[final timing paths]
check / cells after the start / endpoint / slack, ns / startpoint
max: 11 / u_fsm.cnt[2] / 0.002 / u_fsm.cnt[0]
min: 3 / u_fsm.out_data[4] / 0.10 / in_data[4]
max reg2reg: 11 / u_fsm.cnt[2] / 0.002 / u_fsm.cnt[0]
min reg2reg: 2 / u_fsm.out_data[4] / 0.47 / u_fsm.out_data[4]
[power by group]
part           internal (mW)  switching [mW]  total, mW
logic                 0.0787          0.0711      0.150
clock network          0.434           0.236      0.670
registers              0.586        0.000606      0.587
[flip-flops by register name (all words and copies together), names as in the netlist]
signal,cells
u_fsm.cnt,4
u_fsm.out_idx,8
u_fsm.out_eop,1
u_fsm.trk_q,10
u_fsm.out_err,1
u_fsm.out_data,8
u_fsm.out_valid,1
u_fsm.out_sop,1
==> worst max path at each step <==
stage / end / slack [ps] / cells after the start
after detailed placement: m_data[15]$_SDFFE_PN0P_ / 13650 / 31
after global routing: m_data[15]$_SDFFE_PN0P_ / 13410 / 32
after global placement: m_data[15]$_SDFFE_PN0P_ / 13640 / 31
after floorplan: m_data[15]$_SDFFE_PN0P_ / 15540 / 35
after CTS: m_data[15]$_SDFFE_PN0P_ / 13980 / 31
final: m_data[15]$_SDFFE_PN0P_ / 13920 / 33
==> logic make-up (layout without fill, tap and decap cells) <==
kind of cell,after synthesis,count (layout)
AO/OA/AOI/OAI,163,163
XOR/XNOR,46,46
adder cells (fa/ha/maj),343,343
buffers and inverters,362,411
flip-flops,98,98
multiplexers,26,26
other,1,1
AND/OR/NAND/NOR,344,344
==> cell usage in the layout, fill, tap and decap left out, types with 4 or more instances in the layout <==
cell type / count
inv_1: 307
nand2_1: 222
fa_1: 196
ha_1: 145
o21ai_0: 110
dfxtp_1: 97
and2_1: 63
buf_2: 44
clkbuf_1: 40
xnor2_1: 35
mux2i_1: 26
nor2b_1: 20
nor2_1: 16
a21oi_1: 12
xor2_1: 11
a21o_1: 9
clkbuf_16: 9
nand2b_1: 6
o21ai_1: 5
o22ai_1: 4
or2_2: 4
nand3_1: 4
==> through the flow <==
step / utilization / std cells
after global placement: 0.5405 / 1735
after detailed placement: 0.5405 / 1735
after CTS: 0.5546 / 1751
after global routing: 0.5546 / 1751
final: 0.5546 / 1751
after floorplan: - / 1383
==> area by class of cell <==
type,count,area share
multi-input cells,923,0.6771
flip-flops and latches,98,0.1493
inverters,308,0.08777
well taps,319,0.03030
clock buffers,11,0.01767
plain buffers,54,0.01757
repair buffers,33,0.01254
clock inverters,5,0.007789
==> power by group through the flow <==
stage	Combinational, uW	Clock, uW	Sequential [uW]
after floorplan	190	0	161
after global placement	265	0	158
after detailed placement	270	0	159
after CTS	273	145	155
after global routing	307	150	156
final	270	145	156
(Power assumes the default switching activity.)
`src/rtl/ivq_pkg.sv`:
```
package ivq_pkg;
  localparam int VEC_W     = 32;
  localparam int VALID_BIT = 31;
  localparam int WORD_B    = 4;

  // vector bit positions used by the sources
  localparam int B_ACT_ACK  = 15;
  localparam int B_ACT_FAIL = 14;
  localparam int B_HOST     = 13;
  localparam int B_FRAME    = 12;
  localparam int B_IDLE_CHG = 11;
  localparam int B_SHORT    = 10;
  localparam int B_ERROR    = 9;
  localparam int B_OVF      = 8;
  localparam int B_DIR      = 5;

  typedef enum logic {ST_IDLE = 1'b0, ST_WRITE = 1'b1} wr_state_t;
endpackage

```
`src/rtl/ivq_prio_arb.sv`:
```
module ivq_prio_arb #(
  parameter int N = 4
) (
  input  logic [N-1:0] req,
  output logic [N-1:0] gnt
);
  logic [N:0] seen;
  assign seen[0] = 1'b0;
  for (genvar i = 0; i < N; i++) begin : g_lane
    assign gnt[i]    = req[i] & ~seen[i];
    assign seen[i+1] = seen[i] | req[i];
  end
endmodule

```
`src/rtl/ivq_ring_ptr.sv`:
```
module ivq_ring_ptr #(
  parameter int AW = 32
) (
  input  logic          clk,
  input  logic          rst_n,
  input  logic          def_valid,
  input  logic [AW-1:0] def_base,
  input  logic [AW-1:0] def_len,
  input  logic          step,
  output logic [AW-1:0] base_o,
  output logic [AW-1:0] cur_o
);
  import ivq_pkg::*;

  logic [AW-1:0] base_q, len_q, cur_q;
  logic [AW-1:0] base_d, len_d, cur_d;
  logic [AW:0]   inc_sum, limit;
  logic          en;

  always_comb begin
    inc_sum = {1'b0, cur_q} + (AW+1)'(WORD_B);
    limit   = {1'b0, base_q} + {1'b0, len_q};
    base_d  = base_q;
    len_d   = len_q;
    cur_d   = cur_q;
    en      = 1'b0;
    if (def_valid) begin
      base_d = def_base;
      len_d  = def_len;
      cur_d  = def_base;
      en     = 1'b1;
    end else if (step) begin
      cur_d  = (inc_sum >= limit) ? base_q : inc_sum[AW-1:0];
      en     = 1'b1;
    end
  end

  always_ff @(posedge clk or negedge rst_n) begin
    if (!rst_n) begin
      base_q <= '0;
      len_q  <= '0;
      cur_q  <= '0;
    end else if (en) begin
      base_q <= base_d;
      len_q  <= len_d;
      cur_q  <= cur_d;
    end
  end

  assign base_o = base_q;
  assign cur_o  = cur_q;
endmodule

```
`src/rtl/ivq_write_eng.sv`:
```
module ivq_write_eng #(
  parameter int N  = 4,
  parameter int AW = 32
) (
  input  logic          clk,
  input  logic          rst_n,
  input  logic [N-1:0]  gnt,
  input  logic [31:0]   sel_vec,
  input  logic          no_queue,
  input  logic [AW-1:0] slot_addr,
  input  logic          wr_ready,
  output logic [N-1:0]  accept,
  output logic          dropped,
  output logic          reserve,
  output logic          wr_valid,
  output logic [AW-1:0] wr_addr,
  output logic [31:0]   wr_data,
  output logic          irq
);
  import ivq_pkg::*;

  wr_state_t     state_q, state_d;
  logic [AW-1:0] addr_q;
  logic [31:0]   data_q;
  logic          irq_q, irq_d;
  logic          idle, any, hshake;

  always_comb begin
    idle    = (state_q == ST_IDLE);
    any     = |gnt;
    accept  = idle ? gnt : '0;
    dropped = idle & any & no_queue;
    reserve = idle & any & ~no_queue;
    hshake  = ~idle & wr_ready;
    irq_d   = hshake;
    state_d = state_q;
    if (reserve)     state_d = ST_WRITE;
    else if (hshake) state_d = ST_IDLE;
  end

  always_ff @(posedge clk or negedge rst_n) begin
    if (!rst_n) begin
      state_q <= ST_IDLE;
      irq_q   <= 1'b0;
    end else begin
      state_q <= state_d;
      irq_q   <= irq_d;
    end
  end

  always_ff @(posedge clk or negedge rst_n) begin
    if (!rst_n) begin
      addr_q <= '0;
      data_q <= '0;
    end else if (reserve) begin
      addr_q <= slot_addr;
      data_q <= sel_vec | (32'd1 << VALID_BIT);
    end
  end

  assign wr_valid = ~idle;
  assign wr_addr  = addr_q;
  assign wr_data  = data_q;
  assign irq      = irq_q;
endmodule

```
`src/rtl/ivq_writer.sv`:
```
module ivq_writer #(
  parameter int NSRC = 4,
  parameter int AW   = 32
) (
  input  logic              clk,
  input  logic              rst_n,
  input  logic              qdef_valid,
  input  logic [AW-1:0]     qdef_base,
  input  logic [AW-1:0]     qdef_len,
  input  logic [NSRC-1:0]   post_req,
  input  logic [32*NSRC-1:0] post_vec,
  output logic [NSRC-1:0]   post_accept,
  output logic              post_dropped,
  output logic              mem_wr_valid,
  output logic [AW-1:0]     mem_wr_addr,
  output logic [31:0]       mem_wr_data,
  input  logic              mem_wr_ready,
  output logic              host_irq
);
  logic [NSRC-1:0] gnt;
  logic [31:0]     sel_vec;
  logic [AW-1:0]   base_w, cur_w;
  logic            reserve;

  ivq_prio_arb #(.N(NSRC)) u_arb (.req(post_req), .gnt(gnt));

  always_comb begin
    sel_vec = '0;
    for (int i = 0; i < NSRC; i++)
      if (gnt[i]) sel_vec = sel_vec | post_vec[32*i +: 32];
  end

  ivq_ring_ptr #(.AW(AW)) u_ptr (
    .clk(clk), .rst_n(rst_n),
    .def_valid(qdef_valid), .def_base(qdef_base), .def_len(qdef_len),
    .step(reserve), .base_o(base_w), .cur_o(cur_w)
  );

  ivq_write_eng #(.N(NSRC), .AW(AW)) u_eng (
    .clk(clk), .rst_n(rst_n),
    .gnt(gnt), .sel_vec(sel_vec), .no_queue(base_w == '0),
    .slot_addr(cur_w), .wr_ready(mem_wr_ready),
    .accept(post_accept), .dropped(post_dropped), .reserve(reserve),
    .wr_valid(mem_wr_valid), .wr_addr(mem_wr_addr), .wr_data(mem_wr_data),
    .irq(host_irq)
  );
endmodule

```
===== src/rtl/smbmux_pkg.sv =====
package smbmux_pkg;
    localparam int REG_W = 8;

    // Implemented indices; positions are decoded by the routing logic
    localparam logic [REG_W-1:0] IDX_ALT_SEL = 8'h02;
    localparam logic [REG_W-1:0] IDX_CFG_LO  = 8'h2C;
    localparam logic [REG_W-1:0] IDX_CFG_HI  = 8'h2D;
    localparam logic [REG_W-1:0] IDX_SEL_B   = 8'h2E;
    localparam logic [REG_W-1:0] IDX_SRC_CTL = 8'h2F;

    localparam logic [REG_W-1:0] RST_CFG_LO  = 8'h01;

    // Least significant bit of the port field in each layout
    localparam int DEF_LSB = 1;
    localparam int ALT_LSB = 3;

    typedef enum logic [1:0] {
        ST_STEADY  = 2'd0,
        ST_PENDING = 2'd1,
        ST_SWITCH  = 2'd2
    } route_st_e;

    typedef struct packed {
        logic [REG_W-1:0] alt_sel;
        logic [REG_W-1:0] cfg_lo;
        logic [REG_W-1:0] cfg_hi;
        logic [REG_W-1:0] sel_b;
        logic [REG_W-1:0] src_ctl;
    } pm_regs_t;

    function automatic logic is_impl(input logic [REG_W-1:0] idx);
        return (idx == IDX_ALT_SEL) || (idx == IDX_CFG_LO) || (idx == IDX_CFG_HI)
            || (idx == IDX_SEL_B) || (idx == IDX_SRC_CTL);
    endfunction
endpackage


===== src/rtl/pm_regfile.sv =====
module pm_regfile
    import smbmux_pkg::*;
(
    input  logic             clk,
    input  logic             rst_n,
    input  logic             io_addr_i,
    input  logic             io_wr_i,
    input  logic             io_rd_i,
    input  logic [REG_W-1:0] io_wdata_i,
    output logic [REG_W-1:0] io_rdata_o,
    output logic [REG_W-1:0] idx_o,
    output pm_regs_t         regs_o
);
    logic [REG_W-1:0] idx_q;
    pm_regs_t         regs_q;
    logic [REG_W-1:0] rdata_q;
    logic [REG_W-1:0] sel_val;

    // Byte addressed by the index; holes read as zero
    always_comb begin
        unique case (idx_q)
            IDX_ALT_SEL: sel_val = regs_q.alt_sel;
            IDX_CFG_LO:  sel_val = regs_q.cfg_lo;
            IDX_CFG_HI:  sel_val = regs_q.cfg_hi;
            IDX_SEL_B:   sel_val = regs_q.sel_b;
            IDX_SRC_CTL: sel_val = regs_q.src_ctl;
            default:     sel_val = '0;
        endcase
    end

    always_ff @(posedge clk or negedge rst_n) begin
        if (!rst_n) begin
            idx_q          <= '0;
            regs_q         <= '0;
            regs_q.cfg_lo  <= RST_CFG_LO;
        end else if (io_wr_i) begin
            if (!io_addr_i) begin
                idx_q <= io_wdata_i;
            end else begin
                unique case (idx_q)
                    IDX_ALT_SEL: regs_q.alt_sel <= io_wdata_i;
                    IDX_CFG_LO:  regs_q.cfg_lo  <= io_wdata_i;
                    IDX_CFG_HI:  regs_q.cfg_hi  <= io_wdata_i;
                    IDX_SEL_B:   regs_q.sel_b   <= io_wdata_i;
                    IDX_SRC_CTL: regs_q.src_ctl <= io_wdata_i;
                    default:     ;
                endcase
            end
        end
    end

    always_ff @(posedge clk or negedge rst_n) begin
        if (!rst_n)
            rdata_q <= '0;
        else if (io_rd_i)
            rdata_q <= io_addr_i ? sel_val : idx_q;
    end

    assign io_rdata_o = rdata_q;
    assign idx_o      = idx_q;
    assign regs_o     = regs_q;
endmodule


===== src/rtl/port_field_dec.sv =====
module port_field_dec
    import smbmux_pkg::*;
#(
    parameter int NUM_PORTS = 4,
    localparam int SEL_W = $clog2(NUM_PORTS)
) (
    input  logic             layout_alt_i,
    input  logic [REG_W-1:0] alt_sel_i,
    input  logic [REG_W-1:0] cfg_lo_i,
    input  logic [REG_W-1:0] sel_b_i,
    input  logic [REG_W-1:0] src_ctl_i,
    output logic [SEL_W-1:0] req_port_o
);
    logic [REG_W-1:0] def_src;
    logic             unused_bits;

    // Bit 0 of the source-control byte picks the default-layout source
    assign def_src = src_ctl_i[0] ? sel_b_i : cfg_lo_i;

    generate
        if (NUM_PORTS > 1) begin : g_field
            assign req_port_o = layout_alt_i ? alt_sel_i[ALT_LSB +: SEL_W]
                                             : def_src[DEF_LSB +: SEL_W];
        end else begin : g_single
            assign req_port_o = '0;
        end
    endgenerate

    assign unused_bits = ^{alt_sel_i, def_src, src_ctl_i[REG_W-1:1]};
endmodule


===== src/rtl/route_fsm.sv =====
module route_fsm
    import smbmux_pkg::*;
#(
    parameter int NUM_PORTS = 4,
    localparam int SEL_W = $clog2(NUM_PORTS)
) (
    input  logic             clk,
    input  logic             rst_n,
    input  logic [SEL_W-1:0] req_port_i,
    input  logic             busy_i,
    output logic [SEL_W-1:0] active_port_o,
    output logic             release_o,
    output route_st_e        state_o
);
    route_st_e        state_q, state_d;
    logic [SEL_W-1:0] active_q;
    logic [SEL_W-1:0] target_q;
    logic             differ;

    assign differ = (req_port_i != active_q);

    always_comb begin
        state_d = state_q;
        unique case (state_q)
            ST_STEADY:  if (differ) state_d = busy_i ? ST_PENDING : ST_SWITCH;
            ST_PENDING: if (!differ) state_d = ST_STEADY;
                        else if (!busy_i) state_d = ST_SWITCH;
            ST_SWITCH:  state_d = ST_STEADY;
            default:    state_d = ST_STEADY;
        endcase
    end

    // State register, captured target and active port
    always_ff @(posedge clk or negedge rst_n) begin
        if (!rst_n) begin
            state_q  <= ST_STEADY;
            active_q <= '0;
            target_q <= '0;
        end else begin
            state_q <= state_d;
            if (state_q != ST_SWITCH && state_d == ST_SWITCH)
                target_q <= req_port_i;
            if (state_q == ST_SWITCH)
                active_q <= target_q;
        end
    end

    // Outputs
    always_comb begin
        release_o     = (state_q == ST_SWITCH);
        active_port_o = active_q;
        state_o       = state_q;
    end
endmodule


===== src/rtl/pair_router.sv =====
module pair_router #(
    parameter int NUM_PORTS = 4,
    localparam int SEL_W = $clog2(NUM_PORTS)
) (
    input  logic [SEL_W-1:0]     active_i,
    input  logic                 release_i,
    input  logic                 host_scl_oe_i,
    input  logic                 host_sda_oe_i,
    output logic                 host_scl_o,
    output logic                 host_sda_o,
    output logic [NUM_PORTS-1:0] port_scl_oe_o,
    output logic [NUM_PORTS-1:0] port_sda_oe_o,
    input  logic [NUM_PORTS-1:0] port_scl_i,
    input  logic [NUM_PORTS-1:0] port_sda_i
);
    genvar gi;
    generate
        for (gi = 0; gi < NUM_PORTS; gi++) begin : g_pair
            logic hit;
            assign hit               = !release_i && (active_i == SEL_W'(gi));
            assign port_scl_oe_o[gi] = hit && host_scl_oe_i;
            assign port_sda_oe_o[gi] = hit && host_sda_oe_i;
        end
    endgenerate

    // Released bus reads as pulled up
    assign host_scl_o = release_i ? 1'b1 : port_scl_i[active_i];
    assign host_sda_o = release_i ? 1'b1 : port_sda_i[active_i];
endmodule


===== src/rtl/smbus_port_mux.sv =====
module smbus_port_mux
    import smbmux_pkg::*;
#(
    parameter int NUM_PORTS = 4,
    localparam int SEL_W = $clog2(NUM_PORTS)
) (
    input  logic                 clk,
    input  logic                 rst_n,
    input  logic                 layout_alt_i,
    input  logic                 io_addr_i,
    input  logic                 io_wr_i,
    input  logic                 io_rd_i,
    input  logic [7:0]           io_wdata_i,
    output logic [7:0]           io_rdata_o,
    input  logic                 ctrl_busy_i,
    output logic                 ctrl_enable_o,
    output logic [15:0]          ctrl_base_o,
    input  logic                 host_scl_oe_i,
    input  logic                 host_sda_oe_i,
    output logic                 host_scl_o,
    output logic                 host_sda_o,
    output logic [NUM_PORTS-1:0] port_scl_oe_o,
    output logic [NUM_PORTS-1:0] port_sda_oe_o,
    input  logic [NUM_PORTS-1:0] port_scl_i,
    input  logic [NUM_PORTS-1:0] port_sda_i,
    output logic [SEL_W-1:0]     active_port_o
);
    logic             layout_q;
    pm_regs_t         regs;
    logic [REG_W-1:0] idx_w;
    logic [SEL_W-1:0] req_port;
    logic [SEL_W-1:0] active_w;
    logic             release_w;
    route_st_e        route_st;

    // Strap captured while reset is held
    always_ff @(posedge clk) begin
        if (!rst_n)
            layout_q <= layout_alt_i;
    end

    pm_regfile u_regs (
        .clk        (clk),
        .rst_n      (rst_n),
        .io_addr_i  (io_addr_i),
        .io_wr_i    (io_wr_i),
        .io_rd_i    (io_rd_i),
        .io_wdata_i (io_wdata_i),
        .io_rdata_o (io_rdata_o),
        .idx_o      (idx_w),
        .regs_o     (regs)
    );

    port_field_dec #(.NUM_PORTS(NUM_PORTS)) u_dec (
        .layout_alt_i (layout_q),
        .alt_sel_i    (regs.alt_sel),
        .cfg_lo_i     (regs.cfg_lo),
        .sel_b_i      (regs.sel_b),
        .src_ctl_i    (regs.src_ctl),
        .req_port_o   (req_port)
    );

    route_fsm #(.NUM_PORTS(NUM_PORTS)) u_fsm (
        .clk           (clk),
        .rst_n         (rst_n),
        .req_port_i    (req_port),
        .busy_i        (ctrl_busy_i),
        .active_port_o (active_w),
        .release_o     (release_w),
        .state_o       (route_st)
    );

    pair_router #(.NUM_PORTS(NUM_PORTS)) u_route (
        .active_i      (active_w),
        .release_i     (release_w),
        .host_scl_oe_i (host_scl_oe_i),
        .host_sda_oe_i (host_sda_oe_i),
        .host_scl_o    (host_scl_o),
        .host_sda_o    (host_sda_o),
        .port_scl_oe_o (port_scl_oe_o),
        .port_sda_oe_o (port_sda_oe_o),
        .port_scl_i    (port_scl_i),
        .port_sda_i    (port_sda_i)
    );

    assign active_port_o = active_w;
    assign ctrl_enable_o = regs.cfg_lo[0];
    assign ctrl_base_o   = {regs.cfg_hi, regs.cfg_lo[7:5], 5'b0};
endmodule


===== config.mk =====
export PLATFORM = sky130hd
export DESIGN_NAME = smbus_port_mux
export DESIGN_NICKNAME = d
export VERILOG_FILES = /design/src/rtl/smbmux_pkg.sv /design/src/rtl/pm_regfile.sv /design/src/rtl/port_field_dec.sv /design/src/rtl/route_fsm.sv /design/src/rtl/pair_router.sv /design/src/rtl/smbus_port_mux.sv
export SDC_FILE = /design/constraint.sdc
export NUM_CORES = 1
export LEC_CHECK = 0
export ABC_CLOCK_PERIOD_IN_PS = 3560
export BUFFER_PORTS_ARGS = -buffer_cell sky130_fd_sc_hd__buf_2
export CORE_ASPECT_RATIO = 1.5
export CORE_MARGIN = 3
export CORE_UTILIZATION = 40
export CTS_BUF_LIST = sky130_fd_sc_hd__clkbuf_16
export CTS_CLUSTER_DIAMETER = 40
export DETAILED_ROUTE_END_ITERATION = 7
export SKIP_CTS_REPAIR_TIMING = 1
export SYNTH_ARGS = -nofsm -noshare
export SYNTH_HDL_FRONTEND = slang
export SYNTH_SLANG_ARGS = --single-unit
export TNS_END_PERCENT = 50

===== constraint.sdc =====
create_clock -name clk -period 3.56 [get_ports clk]
set_clock_uncertainty 0.15 [all_clocks]
set_input_delay 0.178 -clock clk [delete_from_list [all_inputs] [get_ports clk]]
set_output_delay 0.178 -clock clk [all_outputs]
set_load 0.1 [all_outputs]

==> results_dict.tcl <==
set metrics [dict create \
    result_of_the_run "finished clean" \
    dp_slack_ns 1.14 \
    route.antenna.remaining_nets 0 \
    worst-endpoint-arrival_ns 2.47 \
    syn_avg_cell_area_um2 11.3 \
    ios 62 \
    final_layout_fill_cell_count 758 \
    fin_util_pct 49.1 \
    cap_violations 0 \
    antenna_found_initial 0 \
    multiplexer_share_of_the_synthesized_area_pct 18.5 \
    detail_route.iter0.violations 138 \
    number_of_search_and_repair_iterations_in_the_first_detailed_routing_pass 4 \
    layout_net_count 356 \
    required_ns 3.62 \
    synth.largest_area_cell "dfrtp_1" \
    dominant_combinational_cell_family_by_area_after_synthesis "multiplexers" \
    antennaDiodeCount 0 \
    synthesis.area_um2 3220 \
    postSynthCellCount 285 \
    clock_tree.buffer_depth 2 \
    number_of_global_route_vias_before_repair 2342 \
    synthSimpleGateAreaFrac_pct 9.87 \
    edff_count_synth 1 \
    hp-class "input pin to flop" \
    cts_inserted_buffers 9 \
    routed_wire_length_per_instance_um 17.0 \
    worst_slew_margin_rel_pct 35.3 \
    p_leak_nw 1.84 \
    synth_adder_area_share_pct 0 \
    tritoncts_num_sinks 63 \
    cts_tree "yes" \
    crit_path_max_fanout 10 \
    rows 39 \
    max_freq_mhz 414 \
    yosysSeqAreaShare_pct 49.2 \
    initial_core_util_pct 41.8 \
    power_density_nw_per_um2 697 \
    route.final.wire_length_um 7460 \
    grt_util_all_layers_pct 17.5 \
    clkSlewWorstSetupHoldPaths_ns 0.05 \
    critPathKind "flop to flop" \
    fraction_of_registers_with_async_set_or_reset_after_synthesis_pct 98.4 \
    netlist.area_leader.share_pct 47.4 \
    yosys_most_used_dff "dfrtp_1" \
    r2r.worst_path.cells 4 \
    maxSlewViolCount 0 \
    grt_max_degree 36 \
    layout_setup_ws_ns 1.14 \
    tightest_slew_ns 0.968 \
    detailed_place_hpwl_um 5550 \
    synth_area_leaders "dfrtp_1, mux2_2, o21ai_0" \
    yosysWarnings 0 \
    drc 0 \
    yosys.cell_types.count 44 \
    synth-compound-area-share_pct 15.1 \
    die_h_um 116 \
    clock_insertion_delay_worst_skew_ns 0.33 \
    final_hold_viol_count 0 \
    detail_route.vias_per_cell 5.40 \
    gr-total-overflow 0 \
    ys_ff_latch 63 \
    area_delta_synth_final_pct 17.6 \
    setup_viol 0 \
    clk_root_buffer_cell "clkbuf_16" \
    fin_crit_ns 2.42 \
    gpl.final_weighted_congestion 0.843 \
    vias 2365 \
    timing.critical_path.from_type "flop" \
    design.core.area_um2 7710 \
    proportion_of_layout_cells_with_a_drive_suffix_above_1_pct 36.0 \
    yosys.area_share.xor_xnor_pct 0 \
    grt_first_pass_wirelength_um 12000 \
    design.die.area_um2 9180 \
    ir_drop_mv 0.483 \
    floorplan.die.width_um 79.3 \
    h-tree-depth 3 \
    worst_setup_path_end_kind "flop" \
    io_buffer_count 56 \
    worst_hold_path.num_cells 3 \
    rsz0062_at_grt "false" \
    timing.final.crit_share_pct 67.9 \
]
routing by layer:
metal / up-vias / global-route usage [%] / share of wire, %
li1: 1106 / - / -
met1: 1165 / 20.5 / 41
met2: 84 / 30.3 / 52
met3: 10 / 4.43 / 4.9
met4: 0 / 7.57 / 1.8
met5: - / 0 / 0
power by group:
| part | total [mW] | leakage, nW | switching, mW | internal [mW] |
|---|---|---|---|---|
| Combinational | 0.916 | 0.870 | 0.716 | 0.200 |
| Sequential | 0.909 | 0.827 | 0.104 | 0.804 |
| Clock | 0.815 | 0.143 | 0.287 | 0.528 |
| Total | 2.64 | 1.84 | 1.11 | 1.53 |
worst max-delay path, cell delays in order (launching register included):
cell and delay (ns):
dfrtp_1 0.37, or3_1 0.52, nor3_4 0.38, nor3b_4 0.49, mux2_2 0.39
synth_stat cells, types with 3 or more instances:
library cell,n
mux2_2,41
nor2_1,7
nand2_1,19
buf_4,16
nand2b_1,3
nor2b_1,3
a22oi_1,8
mux2i_1,9
o2bb2ai_1,8
dfrtp_1,61
o221ai_1,3
o21ai_0,34
nor3_1,5
a22o_1,8
inv_1,14
and2_1,4
o211ai_1,3
clkbuf_1,9
state kept, by name (all words and copies together) (netlist names):
signal / count
layout_q: 1
u_fsm.active_port_o: 2
u_fsm.state_o: 2
u_fsm.target_q: 2
u_regs.idx_o: 8
u_regs.io_rdata_o: 8
u_regs.regs_o: 40
through the flow:
step           area [um2]  power, mW  hold WS (ns)  cells  TNS (ns)
3_5_place_dp         3480       1.84         0.151    419         0
5_1_grt              3790       2.76        0.0356    438         0
3_3_place_gp         3480       1.83         0.148    419         0
4_1_cts              3760       2.67        -0.201    435         0
2_1_floorplan        3240       1.68        -0.268    289    -0.104
6_report             3790       2.64        0.0117    438         0
logic make-up after synthesis:
kind of cell / Yosys count
AOI/OAI and AO/OA: 72
buffers and inverters: 43
DFF: 63
muxes: 52
other: 1
and+or+nand+nor: 54
placed cells by master (no fill, tap or decap), drive strengths merged, types with 2 or more instances in the layout:
cell type / n
and2: 4
inv: 15
dlygate4sd3: 3
nand2: 19
nor3: 7
mux2i: 9
mux2: 41
nor2b: 3
o21ai: 34
dfrtp: 61
o2bb2ai: 8
nor4b: 2
a22o: 8
conb: 5
o221ai: 3
buf: 57
clkbuf: 9
a22oi: 8
or3: 2
or2: 2
mux4: 2
nor2: 7
o211ai: 3
clkinv: 5
nand2b: 3
layout make-up:
cell class	instances	area (um2)	share of cell area, %
inverters	14	52.6	1.39
flip-flops and latches	63	1580	41.8
clock inverters	7	55.1	1.45
clock buffers	9	225	5.95
well taps	102	128	3.37
repair buffers	60	318	8.39
multi-input cells	183	1430	37.6
path summary, 6_finish.rpt:
path                       slack, ns                   end                 start
min                             0.01       u_regs.idx_o[1]         io_wdata_i[1]
min reg2reg                     0.35  u_regs.io_rdata_o[4]  u_regs.io_rdata_o[4]
min in group asynchronous       0.32     u_fsm.target_q[1]                 rst_n
max                             1.14     u_regs.regs_o[11]       u_regs.idx_o[4]
max reg2reg                     1.14     u_regs.regs_o[11]       u_regs.idx_o[4]
max in group asynchronous       2.01     u_regs.regs_o[24]                 rst_n
Note: power is estimated with default switching activity, not from simulation.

○ ○ ○ ○ ○ ○ ○

**Action item**. Start with the line above that contains "min: 3 / u_fsm.out_data[4]" and stop after the line that contains "logic make-up (layout". Output those lines exactly, and only those.

**Task solution**.
min: 3 / u_fsm.out_data[4] / 0.10 / in_data[4]
max reg2reg: 11 / u_fsm.cnt[2] / 0.002 / u_fsm.cnt[0]
min reg2reg: 2 / u_fsm.out_data[4] / 0.47 / u_fsm.out_data[4]
[power by group]
part           internal (mW)  switching [mW]  total, mW
logic                 0.0787          0.0711      0.150
clock network          0.434           0.236      0.670
registers              0.586        0.000606      0.587
[flip-flops by register name (all words and copies together), names as in the netlist]
signal,cells
u_fsm.cnt,4
u_fsm.out_idx,8
u_fsm.out_eop,1
u_fsm.trk_q,10
u_fsm.out_err,1
u_fsm.out_data,8
u_fsm.out_valid,1
u_fsm.out_sop,1
==> worst max path at each step <==
stage / end / slack [ps] / cells after the start
after detailed placement: m_data[15]$_SDFFE_PN0P_ / 13650 / 31
after global routing: m_data[15]$_SDFFE_PN0P_ / 13410 / 32
after global placement: m_data[15]$_SDFFE_PN0P_ / 13640 / 31
after floorplan: m_data[15]$_SDFFE_PN0P_ / 15540 / 35
after CTS: m_data[15]$_SDFFE_PN0P_ / 13980 / 31
final: m_data[15]$_SDFFE_PN0P_ / 13920 / 33
==> logic make-up (layout without fill, tap and decap cells) <==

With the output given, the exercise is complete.